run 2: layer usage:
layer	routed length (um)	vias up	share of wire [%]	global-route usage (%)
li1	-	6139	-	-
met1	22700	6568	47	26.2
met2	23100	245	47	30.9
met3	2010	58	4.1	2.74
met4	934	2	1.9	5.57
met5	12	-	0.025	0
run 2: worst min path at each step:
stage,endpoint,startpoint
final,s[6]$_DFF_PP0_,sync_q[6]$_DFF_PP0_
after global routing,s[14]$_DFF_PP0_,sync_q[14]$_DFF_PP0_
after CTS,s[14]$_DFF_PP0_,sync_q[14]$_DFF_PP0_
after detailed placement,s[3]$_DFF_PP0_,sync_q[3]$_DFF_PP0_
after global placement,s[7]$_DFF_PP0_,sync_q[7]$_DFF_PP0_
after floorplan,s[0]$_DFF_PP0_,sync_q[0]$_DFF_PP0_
File: src/rtl/sra_srl_iterative.sv
// Multi-cycle right shifter: SRL/SRA of a WIDTH-bit operand, one binary
// stage (1, 2, 4, ... bits) per clock, sequenced by a start/busy/done handshake.
module sra_srl_iterative #(
    parameter int WIDTH   = 32,
    parameter int SHAMT_W = 5
) (
    input  logic               clock,
    input  logic               reset_n,
    input  logic               start,
    input  logic [WIDTH-1:0]   a,
    input  logic [SHAMT_W-1:0] shiftamt,
    input  logic               arith,
    output logic               busy,
    output logic               done,
    output logic [WIDTH-1:0]   result
);

    localparam int STG_W = (SHAMT_W > 1) ? $clog2(SHAMT_W) : 1;
    localparam logic [STG_W-1:0] LAST_STG = STG_W'(SHAMT_W - 1);

    typedef enum logic [1:0] {
        IDLE  = 2'd0,
        SHIFT = 2'd1,
        DONE  = 2'd2
    } state_t;

    state_t             state, state_nx;
    logic [STG_W-1:0]   stage, stage_nx;
    logic [WIDTH-1:0]   work, work_nx;
    logic [SHAMT_W-1:0] amt, amt_nx;
    logic               fill, fill_nx;
    logic [WIDTH-1:0]   result_nx;

    // Candidate value for each stage: work shifted by 2^k with fill bits on top.
    logic [SHAMT_W-1:0][WIDTH-1:0] cand;
    logic [WIDTH-1:0]              stepped;

    for (genvar k = 0; k < SHAMT_W; k++) begin : g_stage
        localparam int SH = 1 << k;
        assign cand[k] = {{SH{fill}}, work[WIDTH-1:SH]};
    end

    // Apply the current stage only if its amount bit is set.
    assign stepped = amt[stage] ? cand[stage] : work;

    // Outputs are decoded from the state register only.
    assign busy = (state != IDLE);
    assign done = (state == DONE);

    // State and datapath registers; reset abandons any operation in flight.
    always_ff @(posedge clock or negedge reset_n) begin
        if (!reset_n) begin
            state  <= IDLE;
            stage  <= '0;
            work   <= '0;
            amt    <= '0;
            fill   <= 1'b0;
            result <= '0;
        end else begin
            state  <= state_nx;
            stage  <= stage_nx;
            work   <= work_nx;
            amt    <= amt_nx;
            fill   <= fill_nx;
            result <= result_nx;
        end
    end

    // Next-state and datapath update; every stage runs so latency is fixed.
    always_comb begin
        state_nx  = state;
        stage_nx  = stage;
        work_nx   = work;
        amt_nx    = amt;
        fill_nx   = fill;
        result_nx = result;
        case (state)
            IDLE: begin
                if (start) begin
                    work_nx  = a;
                    amt_nx   = shiftamt;
                    fill_nx  = arith & a[WIDTH-1];
                    stage_nx = '0;
                    state_nx = SHIFT;
                end
            end
            SHIFT: begin
                work_nx = stepped;
                if (stage == LAST_STG) begin
                    result_nx = stepped;
                    stage_nx  = '0;
                    state_nx  = DONE;
                end else begin
                    stage_nx = stage + STG_W'(1);
                end
            end
            DONE: begin
                // start is deliberately not sampled here.
                state_nx = IDLE;
            end
            default: begin
                state_nx = IDLE;
                stage_nx = '0;
            end
        endcase
    end

endmodule

File: config.mk
export PLATFORM = sky130hd
export DESIGN_NAME = sra_srl_iterative
export DESIGN_NICKNAME = d
export VERILOG_FILES = /design/src/rtl/sra_srl_iterative.sv
export SDC_FILE = /design/constraint.sdc
export NUM_CORES = 1
export LEC_CHECK = 0
export CAP_MARGIN = 20
export CORE_MARGIN = 1
export CORE_UTILIZATION = 49
export CTS_CLUSTER_SIZE = 12
export DETAILED_ROUTE_END_ITERATION = 10
export GPL_ROUTABILITY_DRIVEN = 0
export PLACE_DENSITY = 0.75
export SLEW_MARGIN = 20
export SYNTH_ARGS = -nofsm -noshare
export SYNTH_HDL_FRONTEND = slang
export SYNTH_SLANG_ARGS = --single-unit
File: constraint.sdc
create_clock -name clock -period 2.05 [get_ports clock]
set_clock_uncertainty 0.15 [all_clocks]
set_input_delay 0.205 -clock clock [delete_from_list [all_inputs] [get_ports clock]]
set_output_delay 0.205 -clock clock [all_outputs]
set_load 0.05 [all_outputs]
==> results.toml <==
[sta]
holdWs_ps = 215
setup_violations = 0
fin_crit_sh = 0.998
setup_slack_ps = 4.55
rsz0062_at_grt = "yes"
fin_tns_setup_ps = 0
hold_viol = 0
worst_slew_pin_slew_ps = 504
finalCriticalPeriod_ps = 2050
max_slew_margin = 0.663
fmax_mhz = 489
slew_viol_final = 0

[worst_setup_path]
timing.critical_path.mode_cell = "buf_4"
startpoint_type = "flop"
endpoint_kind = "flop"
rrSetupSlack_ps = 5
crit_type = "flop to flop"
cpPeakStageDelay_ps = 360
r2r-end = "work[13]"
arrival_ps = 2140
reg2reg_depth = 7
crit_family = "compound AO/OA/AOI/OAI gates"
crit_path_max_fanout = 24
cp_slowest_cell = "dfrtp_1"
startpoint = "stage[2]"
endpoint = "work[13]"
path_cells = "buf_4, buf_4, nor2b_1, a211oi_1, o32a_1, nor2_1, a221o_1"
critPathBufInv = 2
required_ps = 2150
rr_startpoint = "stage[2]"
cp.depth = 7

[run]
maxCapViolations = 0

[yosys]
synth_cells = 500
synth_compound_area_frac = 0.277
synth_fa_ha_area_frac = 0.00547
ys_warn_count = 0
synth_edf_count = 0
ys_seq_area_frac = 0.410
yosys_most_used_dff = "dfrtp_1"
synth-xor-area-share = 0
syn_area_per_cell_um2 = 9.15
muxShareOfSynthArea = 0.0558
synth_top_family_by_area = "compound AO/OA/AOI/OAI gates"
synth_cell_types = 60
async_flop_share = 1.00
synth_area_um2 = 4580
synth_simple_gate_area_frac = 0.193
ys_ff_latch = 75
syn_nets = 543

[clocking]
clkTransAtPathRegs_ps = 80
root_buffer = "clkbuf_8"
cts_sinks = 75
htreeDepth = 3
clockBufferDepth = 2
cts_buffers = 9
insertion_delay_ps = 360
cts_tree = "built"

[global_routing]
antenna_found_initial = 0
grt_pass1_wl_mm = 22.3
grt_max_degree = 76
grtUsageTotal = 0.293
first_global_vias = 4218
overflow = 0

[layout]
area_growth_pct = 27.9
final_nets = 619
final_common_cell = "dfrtp_1"
final_util = 0.658
fin_cells = 689
fill_cells = 710
antenna_cells_inserted = 0
drive_above_1_share = 0.160
final_cell_area_um2 = 5850
mostFrequentLayoutCells = "74 x dfrtp_1, 71 x clkdlybuf4s50_1, 59 x nand2_1, 29 x nor2_1, 27 x buf_4"

[route]
viasPerCell = 6.43
num_vias = 4432
wirelength_mm = 13.6
drtAntennaViolNets = 0
drc = 0
first_pass_iters = 5
avgRoutedWirePerCell_um = 19.7
drt_iter0_drc = 502

[worst_hold_path]
hold_depth = 3
min_from = "shiftamt[0]"
min_path_type = "input pin to flop"

[floorplanning]
core_um2 = 8890
fp-row-count = 34
chipWidth_um = 98.6
die_h_um = 98.6
initial_core_util = 0.515
ios = 75
die_area_um2 = 9730

[placement]
place_ws_ps = -43.2
hpwlAfterDp_mm = 9.48
post-place-cells = 671
portBuffers = 74
place_area_um2 = 5590

[status]
status = "completed"

[power]
p_total_mw = 11.9
ir_drop_v = 0.00108
p_leak_nw = 2.53
powerDensity_nw_per_um2 = 2030
## timing repair
| action | in CTS | in global routing |
|---|---|---|
| endpoints found under the hold margin | 75 | 0 |
| hold buffers | 1 | 0 |
| gates resized for setup | 1 | 5 |
| gates cloned | 0 | 0 |
| buffers inserted | 0 | 1 |
| pin swaps | 0 | 1 |
| endpoints found under the setup margin | 13 | 36 |
## power breakdown
part           total (mW)  switching [mW]  internal, mW  leakage [nW]
Clock                1.26           0.574         0.688         0.103
Combinational        7.61            4.35          3.26          1.50
Sequential           2.99           0.808          2.18         0.927
## per-layer routing
layer  GRT usage  share of wire
met1       0.420           0.43
met2       0.441           0.45
met3      0.0596          0.082
met4       0.108          0.030
met5           0              0
## synthesized netlist by cell type, types with 13 or more instances
cell,number,area share
dfrtp_1,75,0.41
mux2i_1,21,0.046
o21ai_0,25,0.027
a211oi_1,13,0.021
a221o_1,16,0.035
clkbuf_1,20,0.016
buf_2,15,0.016
o21a_1,13,0.021
inv_1,13,0.011
nor2_1,29,0.024
a21oi_1,25,0.027
nand3_1,23,0.025
nand2_1,60,0.049
nor2b_1,18,0.025
## final cells by class
class	count	area, um2	area share
clock buffer	10	128	0.0218
timing repair buffer	109	1100	0.188
multi-input combinational	366	2470	0.422
tap	108	135	0.0231
clock inverter	6	88.8	0.0152
sequential	75	1880	0.321
inverter	15	56.3	0.00962
## registers in the layout, indices dropped and copies added (netlist names)
signal,count
result,32
work,32
amt,5
stage,3
state,2
fill,1
## worst min path at each step
stage	end	slack [ps]
final	amt[0]	220
after global routing	amt[4]	230
after CTS	amt[0]	220
after global placement	result[19]	120
after detailed placement	result[22]	120
after floorplan	amt[0]	-240
## logic make-up after synthesis
| group | Yosys count |
|---|---|
| flops | 75 |
| mux | 24 |
| simple gates | 173 |
| buf+inv | 59 |
| compound gates | 167 |
| fa+ha+maj | 2 |
## worst reg2reg max path, cell delays in order, from the launching register on
cell and delay [ps]:
dfrtp_1 360, buf_4 180, buf_4 270, nor2b_1 100
a211oi_1 270, o32a_1 270, nor2_1 60, a221o_1 260
Power figures use the tool's default switching activity.
--- config.mk ---
export PLATFORM = sky130hd
export DESIGN_NAME = sync_fifo_fwft
export DESIGN_NICKNAME = d
export VERILOG_FILES = /design/src/rtl/sync_fifo_fwft.sv
export SDC_FILE = /design/constraint.sdc
export NUM_CORES = 1
export LEC_CHECK = 0
export ABC_AREA = 1
export CAP_MARGIN = 25
export CORE_UTILIZATION = 55
export CTS_CLUSTER_SIZE = 12
export DETAILED_ROUTE_END_ITERATION = 8
export GPL_TIMING_DRIVEN = 0
export PLACE_DENSITY = 0.77
export RECOVER_POWER = 25
export SLEW_MARGIN = 20
export SYNTH_ARGS = -nofsm -noshare
export SYNTH_HDL_FRONTEND = slang
export SYNTH_SLANG_ARGS = --single-unit
export TNS_END_PERCENT = 30
--- constraint.sdc ---
create_clock -name clk -period 5.4 [get_ports clk]
set_input_delay 0.54 -clock clk [delete_from_list [all_inputs] [get_ports clk]]
set_output_delay 0.54 -clock clk [all_outputs]
set_load 0.005 [all_outputs]
--- src/rtl/sync_fifo_fwft.sv ---
// sync_fifo_fwft: synchronous first-word-fall-through FIFO with valid/ready
// handshakes on both sides.
// Features:
//   - programmable almost-full and almost-empty thresholds
//   - sticky overflow and underflow error flags
//   - a synchronous flush
// Optional feature: define SYNC_FIFO_PEAK_EN to build peak-occupancy
// tracking. When it is undefined, peak_count is tied to zero.
// Full and empty are decoded from the occupancy counter, never from a
// pointer compare.
module sync_fifo_fwft #(
  parameter int WIDTH     = 8,
  parameter int DEPTH     = 8,
  parameter int AF_THRESH = DEPTH - 2,
  parameter int AE_THRESH = 1
) (
  input  logic                       clk,
  input  logic                       reset,
  input  logic                       flush,
  input  logic                       wr_valid,
  input  logic [WIDTH-1:0]           wr_data,
  output logic                       wr_ready,
  output logic                       rd_valid,
  output logic [WIDTH-1:0]           rd_data,
  input  logic                       rd_ready,
  output logic [$clog2(DEPTH):0]     count,
  output logic                       almost_full,
  output logic                       almost_empty,
  output logic                       overflow,
  output logic                       underflow,
  input  logic                       err_clr,
  output logic [$clog2(DEPTH):0]     peak_count
);

  localparam int AW = $clog2(DEPTH);
  localparam int CW = AW + 1;

  localparam logic [CW-1:0] C_DEPTH = CW'(DEPTH);
  localparam logic [CW-1:0] C_AF    = CW'(AF_THRESH);
  localparam logic [CW-1:0] C_AE    = CW'(AE_THRESH);
  localparam logic [CW-1:0] C_ONE   = CW'(1);
  localparam logic [AW-1:0] P_ONE   = AW'(1);

  logic [WIDTH-1:0] r_mem [DEPTH];
  logic [AW-1:0]    r_wr_ptr;
  logic [AW-1:0]    r_rd_ptr;
  logic [CW-1:0]    r_count;
  logic             r_overflow;
  logic             r_underflow;

  logic w_full;
  logic w_empty;
  logic w_wr_fire;
  logic w_rd_fire;
  logic w_ovf_evt;
  logic w_udf_evt;

  // Status decodes depend only on the count register, so they can change
  // only after a clock edge.
  assign w_full  = (r_count == C_DEPTH);
  assign w_empty = (r_count == {CW{1'b0}});

  // A flush discards any transfer in the same cycle, and that discarded
  // transfer must not be reported as an error either.
  assign w_wr_fire = wr_valid & ~w_full  & ~flush;
  assign w_rd_fire = rd_ready & ~w_empty & ~flush;
  assign w_ovf_evt = wr_valid & w_full   & ~flush;
  assign w_udf_evt = rd_ready & w_empty  & ~flush;

  assign wr_ready     = ~w_full;
  assign rd_valid     = ~w_empty;
  assign rd_data      = w_empty ? {WIDTH{1'b0}} : r_mem[r_rd_ptr];
  assign count        = r_count;
  assign almost_full  = (r_count >= C_AF);
  assign almost_empty = (r_count <= C_AE);
  assign overflow     = r_overflow;
  assign underflow    = r_underflow;

  // Storage array: written on an accepted write, never reset.
  always_ff @(posedge clk) begin
    if (w_wr_fire) begin
      r_mem[r_wr_ptr] <= wr_data;
    end
  end

  // Write pointer: advances modulo DEPTH on each accepted write.
  always_ff @(posedge clk) begin
    if (reset) begin
      r_wr_ptr <= {AW{1'b0}};
    end else if (flush) begin
      r_wr_ptr <= {AW{1'b0}};
    end else if (w_wr_fire) begin
      r_wr_ptr <= r_wr_ptr + P_ONE;
    end
  end

  // Read pointer: advances modulo DEPTH on each accepted read.
  always_ff @(posedge clk) begin
    if (reset) begin
      r_rd_ptr <= {AW{1'b0}};
    end else if (flush) begin
      r_rd_ptr <= {AW{1'b0}};
    end else if (w_rd_fire) begin
      r_rd_ptr <= r_rd_ptr + P_ONE;
    end
  end

  // Occupancy counter: +1 on write only, -1 on read only.
  always_ff @(posedge clk) begin
    if (reset) begin
      r_count <= {CW{1'b0}};
    end else if (flush) begin
      r_count <= {CW{1'b0}};
    end else begin
      case ({w_wr_fire, w_rd_fire})
        2'b10:   r_count <= r_count + C_ONE;
        2'b01:   r_count <= r_count - C_ONE;
        default: r_count <= r_count;
      endcase
    end
  end

  // Sticky overflow flag: a new error beats a same-cycle clear.
  always_ff @(posedge clk) begin
    if (reset) begin
      r_overflow <= 1'b0;
    end else if (w_ovf_evt) begin
      r_overflow <= 1'b1;
    end else if (err_clr) begin
      r_overflow <= 1'b0;
    end
  end

  // Sticky underflow flag: a new error beats a same-cycle clear.
  always_ff @(posedge clk) begin
    if (reset) begin
      r_underflow <= 1'b0;
    end else if (w_udf_evt) begin
      r_underflow <= 1'b1;
    end else if (err_clr) begin
      r_underflow <= 1'b0;
    end
  end

`ifdef SYNC_FIFO_PEAK_EN
  logic [CW-1:0] r_peak;

  // Peak tracker: registers max(peak, count), so it lags count by one cycle.
  // It survives a flush.
  always_ff @(posedge clk) begin
    if (reset) begin
      r_peak <= {CW{1'b0}};
    end else if (err_clr) begin
      r_peak <= {CW{1'b0}};
    end else if (r_count > r_peak) begin
      r_peak <= r_count;
    end
  end

  assign peak_count = r_peak;
`else
  assign peak_count = {CW{1'b0}};
`endif

endmodule

==> flow_summary_export.csv <==
group,metric,value,unit
sta,final.setup.worst_slack,2650,ps
pwr,clkPwrFrac,0.361,
grt,grt_max_degree,14,
placed_design,post-place-ws,2740,ps
layout,multi_input_area,0.00105,sq mm
setup_path,arrival,2210,ps
yosys,synth_cells,400,
setup_path,criticalPathCategory,"flop to output pin",
route,drt_iter0_drc,182,
yosys,ys_seq_area_frac,0.603,
yosys,ys_warn_count,0,
clocking,cts_tree,"yes",
sta,worst_slew_pin_slew,918,ps
layout,drive_gt1_frac,0.102,
hold_path,hold_class,"flop to flop",
yosys,synth_area,0.00368,sq mm
pwr,p_int,0.907,mW
route,wl_per_cell,14.1,um
yosys,synthArstFlopShare,0,
layout,post-route-util,0.671,
layout,final_cell_mix,"nand2_1 (98), inv_1 (78), edfxtp_1 (64), nand3_1 (47), nor2_1 (38)",
die,die_w,83.9,um
yosys,syn_avg_cell_area,9.21,sq um
clocking,cts_buffers,9,
grt,antenna_found_initial,0,
clocking,clock-sinks,79,
yosys,yosys_register_bits,79,
route,first_pass_iters,6,
setup_path,cp_max_fo,10,
die,coreArea,0.00642,sq mm
die,ios,36,
layout,seq_area,0.00222,sq mm
pwr,p_leak,1.88,nW
route,postRouteAntennaNets,0,
layout,final_common_cell,"nand2_1",
clocking,cts_buffer_depth,2,
yosys,synth_ff_type,"edfxtp_1",
grt,track_usage,0.229,
pwr,ir_worst_vdd,150,uV
setup_path,cp_top_family,"buffers and inverters",
yosys,synth_enable_flop_cells,64,
placed_design,finalWeightedCongestion,0.832,
sta,setup_viol,0,
route,viasPerCell,4.97,
placed_design,dp_hpwl,4930,um
clocking,cts_resized,0,
sta,tns,0,ps
clocking,postCtsHoldBufs,0,
die,die_h,83.9,um
setup_path,cpPeakStageDelay,520,ps
placed_design,port_buffers,31,
clocking,postCtsSetupBuffers,0,
flow_run,cap_violations,0,
sta,hold_viol,0,
clocking,path_clk_slew,80,ps
clocking,htreeDepth,3,
pwr,pwr-share-comb,0.062,
sta,fin_crit,2750,ps
pwr,power_density,267,mW/mm^2
sta,max_clock_freq,364,MHz
grt,gr-total-overflow,0,
sta,rsz0062_at_grt,"false",
setup_path,crit_buf_inv,3,
grt,grt_pass1_wl,12000,um
setup_path,cp-start-kind,"flop",
route,drt_wl_total,7450,um
layout,antenna_cells,0,
outcome,outcome,"finished with violations",
setup_path,cp-end-kind,"output pin",
route,drcViolationCount,6,
clocking,clock-root-buffer,"clkbuf_8",
sta,slew_violations,0,
sta,fin_skew,9.02,ps
route,vias,2620,
pwr,p_sw_frac,0.214,
clocking,insertion_delay,340,ps
yosys,yosysUniqueCellTypes,25,
grt,grt_pass1_vias,2545,
outcome,violations,"design-rule violations",
setup_path,slowest_stage,"clkdlybuf4s50_1",
die,initial_utilization,0.574,
die,rows,29,
layout,area.growth.synth_to_final,17.0,%
layout,nets,467,
setup_path,worstPathRequired,4860,ps
layout,n_fill_cell,504,
sta,fin_crit_sh,0.509,
setup_path,path_cells,"inv_1 > ha_1 > nand2_2 > buf_6 > nand2_1 > nor2_1 > clkdlybuf4s50_1",
sta,slew_headroom,0.386,
die,dieArea,0.00703,sq mm
pwr,p_seq_frac,0.577,
pwr,p_switching,0.246,mW
==> routing by layer <==
| metal | vias to the layer above | track usage | share of wire |
|---|---|---|---|
| met4 | 0 | 0.114 | 0.014 |
| met1 | 1189 | 0.305 | 0.44 |
| met2 | 80 | 0.369 | 0.48 |
| met5 | - | 0 | 0 |
| li1 | 1339 | - | - |
| met3 | 12 | 0.0317 | 0.065 |
==> cell families (layout without fill, tap and decap cells) <==
logic type | count (synthesis) | after routing | synth area share
and+or+nand+nor | 195 | 195 | 0.222
buffers and inverters | 100 | 147 | 0.122
DFF | 79 | 79 | 0.603
AOI/OAI and AO/OA | 16 | 16 | 0.0224
adders and majority gates | 8 | 8 | 0.0272
other | 1 | 4 | 0.00102
xor gates and xnor gates | 1 | 1 | 0.00238
==> power groups by stage <==
stage	registers [mW]	clock network, mW	logic (mW)
CTS	0.665	0.418	0.0723
detailed placement	0.679	0	0.0720
global placement	0.679	0	0.0698
global route	0.666	0.442	0.0791
floorplan	0.679	0	0.0364
finish	0.665	0.416	0.0713
==> registers in the layout, summed over array words and instances (netlist names), named ones only <==
name and cells:
r_wr_ptr 3, r_rd_ptr 3, r_mem 64, count 4, overflow 1, underflow 1
==> synth_stat cells (5+ instances only) <==
library cell   n  area share
buf_4          5       0.010
buf_2          5      0.0068
inv_1         78       0.079
edfxtp_1      64        0.52
ha_1           8       0.027
nand3_1       47       0.064
buf_6          6       0.018
dfxtp_1       15       0.081
nor2_1        38       0.039
a21oi_1        8       0.011
nand2_1       98        0.10
==> cell type report <==
| type | instances | area share |
|---|---|---|
| Clock inverter | 6 | 0.0142 |
| Timing Repair Buffer | 31 | 0.0720 |
| Inverter | 83 | 0.0728 |
| Tap cell | 77 | 0.0223 |
| Buffer | 17 | 0.0311 |
| Multi-Input combinational cell | 224 | 0.243 |
| Clock buffer | 10 | 0.0296 |
| Sequential cell | 79 | 0.515 |
==> final timing paths <==
kind / startpoint / endpoint / slack [ps] / cells past startpoint
setup / recovery: count[0] / rd_data[2] / 2650 / 7
hold / removal: underflow / underflow / 480 / 2
setup reg to reg: count[0] / r_mem[1][1] / 3050 / 5
hold reg to reg: underflow / underflow / 480 / 2
==> per-stage QoR <==
stage / std cells / hold slack, ps / instance area (sq um) / power, mW
global route: 527 / 522 / 4310 / 1.19
CTS: 527 / 475 / 4310 / 1.16
finish: 527 / 477 / 4310 / 1.15
floorplan: 403 / 454 / 3700 / 0.715
detailed placement: 511 / 462 / 4120 / 0.751
global placement: 511 / 458 / 4100 / 0.749
==> worst min-delay path, cell delays in order (launching register included) <==
cell     delay (ps)
dfxtp_1         320
nand2_1          60
a21oi_1          50
(Power assumes the default switching activity.)
==> patch: new RTL, same flow settings <==
The parameter `WIDTH` goes from 8 to 6.
--- a/src/rtl/sync_fifo_fwft.sv
+++ b/src/rtl/sync_fifo_fwft.sv
@@ -9,7 +9,7 @@
 // Full and empty are decoded from the occupancy counter, never from a
 // pointer compare.
 module sync_fifo_fwft #(
-  parameter int WIDTH     = 8,
+  parameter int WIDTH     = 6,
   parameter int DEPTH     = 8,
   parameter int AF_THRESH = DEPTH - 2,
   parameter int AE_THRESH = 1
Interface: changed (resized rd_data and wr_data); port bits go from 36 to 32. The function was not compared with the original's and may differ.
==> patch against the unedited design <==
- first-iteration DRC count increased by 34%
- design area shrank 17%
- clock skew is 0.0021 ns lower
- area after synthesis decreased by 19%
- routed wire length fell by 20%
- utilization rose by 2.4 points
- synthesized cell count decreased by 18%
- sequential cell count shrank 16
- worst setup slack better by 0.098 ns
- critical path depth decreased by 1
- critical path type unchanged
- total power decreased by 9.3%
- fmax grew 3.7%
- die area decreased by 18%
==> patch: results (changes against the unedited design) <==
{| class="wikitable"
! Metric !! Value
|-
| Post-synthesis area per instance || 9.082 um2 (was 9.212 um2)
|-
| Met1 usage in global routing || 0.3227 (was 0.3052)
|-
| Largest cells by area after synthesis || sky130_fd_sc_hd__edfxtp_1 48%, sky130_fd_sc_hd__dfxtp_1 10%, sky130_fd_sc_hd__nand2_1 9.8% (was sky130_fd_sc_hd__edfxtp_1 52%, sky130_fd_sc_hd__nand2_1 10%, sky130_fd_sc_hd__dfxtp_1 8.1%)
|-
| Sequential share of cell area || 0.4840 (was 0.5154)
|-
| Area occupied by registers || 1742 um2 (was 2222 um2)
|-
| Aggregate routed wire length || 5996 um (was 7451 um)
|-
| Synthesized-area fraction occupied by ao, oa, aoi and oai cells || 0.02764 (was 0.02241)
|-
| Number of signal-net inverters in the final layout || 67 (was 83)
|-
| Area added between synthesis and finish || 20.44% (was 17.01%)
|-
| Fin Hold WS || 0.4767 ns (about the same)
|-
| Number of distinct library cells after synthesis || 27 (was 25)
|-
| Portion of the post-synthesis area used by sequential elements || 0.5829 (was 0.6031)
|-
| Status || finished clean (was finished, violations left)
|-
| Multi-input gates || 190 (was 224)
|-
| Global routing met2 resource utilization || 0.3462 (was 0.3689)
|-
| Lkg Pwr || 1.563 nW (was 1.879 nW)
|-
| Grt met3 use || 0.07937 (was 0.03165)
|-
| Post-synth EDFFs || 48 (was 64)
|-
| Routability congestion estimate from global placement || 0.8299 (was 0.8317)
|-
| Total Power || 1.046 mW (was 1.153 mW)
|-
| Power share of the sequential group || 0.505 (was 0.577)
|-
| Buffer count excluding the clock tree in the final layout || 41 (was 48)
|-
| Post-route clock skew || 0.006896 ns (was 0.009018 ns)
|-
| Startpoint of the tightest hold check path || overflow (was underflow)
|-
| Placed insts || 430 (was 511)
|-
| Count of routing violations after the opening detailed-route iteration || 244 (was 182)
|-
| Proportion of layout cells with a drive suffix above 1 || 0.1034 (was 0.1022)
|-
| Pre-CTS worst setup slack || 2.770 ns (was 2.744 ns)
|-
| Clock network area share || 0.06363 (was 0.04382)
|-
| Multi-input combinational area share || 0.2531 (was 0.2426)
|-
| Combinational power || 62.5 uW (was 71.3 uW)
|-
| Flip-flop count of the largest register after layout || 48 (was 64)
|}
patch: cell count changes in the layout (fill, tap and decap cells not counted), sizes merged:
cell | before | now
nand3 | 48 | 38
dlygate4sd3 | 6 | 4
buf | 16 | 13
inv | 83 | 67
clkbuf | 11 | 15
nand2 | 101 | 81
clkinv | 4 | 1
nor2 | 40 | 36
clkinvlp | 1 | 0
clkdlybuf4s50 | 25 | 23
edfxtp | 64 | 48
patch: worst paths after layout:
kind | end | slack [ns] | cells after the start
max reg2reg | r_mem[4][4] | 3.10 | 5
min | overflow | 0.48 | 2
min reg2reg | overflow | 0.48 | 2
max | rd_data[5] | 2.75 | 6
patch: cells by family (layout without fill, tap and decap cells):
family | count (synthesis) | count (layout)
adders and majority gates | 8 | 8
xor gates and xnor gates | 1 | 1
other | 1 | 4
DFF | 63 | 63
and+or+nand+nor | 161 | 161
buffers and inverters | 79 | 124
AOI/OAI and AO/OA | 16 | 16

= = =

▶ **YOUR INSTRUCTIONS**:
From the records, copy every line that has the string "viasPerCell" in it.

▶ **RESPONSE**:
viasPerCell = 6.43
route,viasPerCell,4.97,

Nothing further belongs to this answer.